医療福祉生協の理念をつくろう(12) 医療福祉生協、ひと言でいえば何?:comcom2月号

医療福祉生協連専務理事 藤谷惠三

「地域の人たちに医療福祉生協をわかってもらうのに苦労する」という話をよく聞きます。新入職員からは、「家族に医療福祉生協の説明がうまくできない」という声が上がります。

私たちは、なぜ医療福祉生協の活動や事業を理解してもらうのに苦労するのでしょうか?

 

私は、2つの理由があると考えています。ひとつは、生活協同組合が医療や福祉サービスをおこなっていることが知られていないためです。「医療福祉生協」といっても、特別な医療や福祉のサービスを提供しているわけではありません。診療内容や診療にかかる費用は他の医療機関といっしょです。地域の方々が日ごろ接する医療機関の多くは、私立の医療法人や日赤、国公立の医療機関などです。

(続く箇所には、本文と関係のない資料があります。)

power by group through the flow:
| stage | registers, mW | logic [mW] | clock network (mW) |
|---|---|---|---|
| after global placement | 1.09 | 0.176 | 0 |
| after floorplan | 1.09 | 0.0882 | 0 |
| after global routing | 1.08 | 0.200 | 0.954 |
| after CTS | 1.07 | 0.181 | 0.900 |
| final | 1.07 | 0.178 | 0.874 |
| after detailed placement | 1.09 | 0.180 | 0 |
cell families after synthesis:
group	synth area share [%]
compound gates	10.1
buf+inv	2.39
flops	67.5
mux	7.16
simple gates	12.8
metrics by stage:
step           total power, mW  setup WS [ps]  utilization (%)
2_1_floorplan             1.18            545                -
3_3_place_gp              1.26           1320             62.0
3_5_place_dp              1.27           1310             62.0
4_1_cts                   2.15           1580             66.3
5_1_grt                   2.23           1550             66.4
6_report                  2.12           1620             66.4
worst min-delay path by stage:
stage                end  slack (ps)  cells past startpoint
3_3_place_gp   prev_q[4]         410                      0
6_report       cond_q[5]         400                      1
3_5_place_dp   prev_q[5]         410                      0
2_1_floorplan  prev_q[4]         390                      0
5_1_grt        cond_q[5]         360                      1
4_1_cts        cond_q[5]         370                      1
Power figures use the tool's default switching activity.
## config.mk

```make
export PLATFORM = sky130hd
export DESIGN_NAME = pcc_ctrl
export DESIGN_NICKNAME = d
export VERILOG_FILES = /design/src/shared/pcc_pkg.sv /design/src/hw/pcc_ctrl.sv /design/src/hw/pcc_trig_mem.sv
export SDC_FILE = /design/constraint.sdc
export NUM_CORES = 2
export LEC_CHECK = 0
export ABC_AREA = 1
export BUFFER_PORTS_ARGS = -buffer_cell sky130_fd_sc_hd__buf_2
export CAP_MARGIN = 20
export CORE_MARGIN = 10
export CORE_UTILIZATION = 30
export CTS_CLUSTER_SIZE = 10
export DETAILED_ROUTE_END_ITERATION = 8
export PLACE_DENSITY_LB_ADDON = 0.1
export SKIP_LAST_GASP = 1
export SLEW_MARGIN = 20
export SYNTH_ARGS = -nofsm -noshare
export SYNTH_HDL_FRONTEND = slang
export SYNTH_SLANG_ARGS = --single-unit
export TNS_END_PERCENT = 20
```

## constraint.sdc

```tcl
create_clock -name core_clk -period 6.3 [get_ports core_clk]
set_clock_uncertainty 0.15 [all_clocks]
set_input_delay 0.315 -clock core_clk [delete_from_list [all_inputs] [get_ports core_clk]]
set_output_delay 0.315 -clock core_clk [all_outputs]
set_load 0.02 [all_outputs]
```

医科の診療所で見ると、全国に9万3千ある診療所のうち医療福祉生協の診療所は344しかありません。医療福祉生協があることが、ほとんど知られていないのです。

もうひとつは、私たち自身が「生協」として医療や福祉事業を運営していることの意味や事業の特徴を深く捉えていないことがあります。職員・組合員が「医療福祉生協ならではの医療や介護事業の特徴」を意識することがまだまだ少ないのではないでしょうか。「満足度が高い医療・介護サービスの提供」などは、私たちのとりくみの重要な側面を表しています。しかし、「なぜ生協が医療福祉サービスをおこなっているのか」の答えにはなっていません。

この答えを出すために、医療福祉生協を広く社会に知らせることと、私たちが自らをきちんと説明できる言葉を持つことがカギになります。医療福祉生協の理念づくりは、この2つのことを達成することが目的です。

医療福祉生協の活動にはいろいろな場面があります。その中心、活動の原動力になっているものを見つけて言葉にする、これが理念づくりです。その言葉は、人それぞれ違うと思いますが、その中で最も魅力的な言葉を「理念」にしたいと思います。その言葉こそが、時代が求める医療福祉生協の役割であり、多くの国民が医療福祉生協に参加するキーワードになります。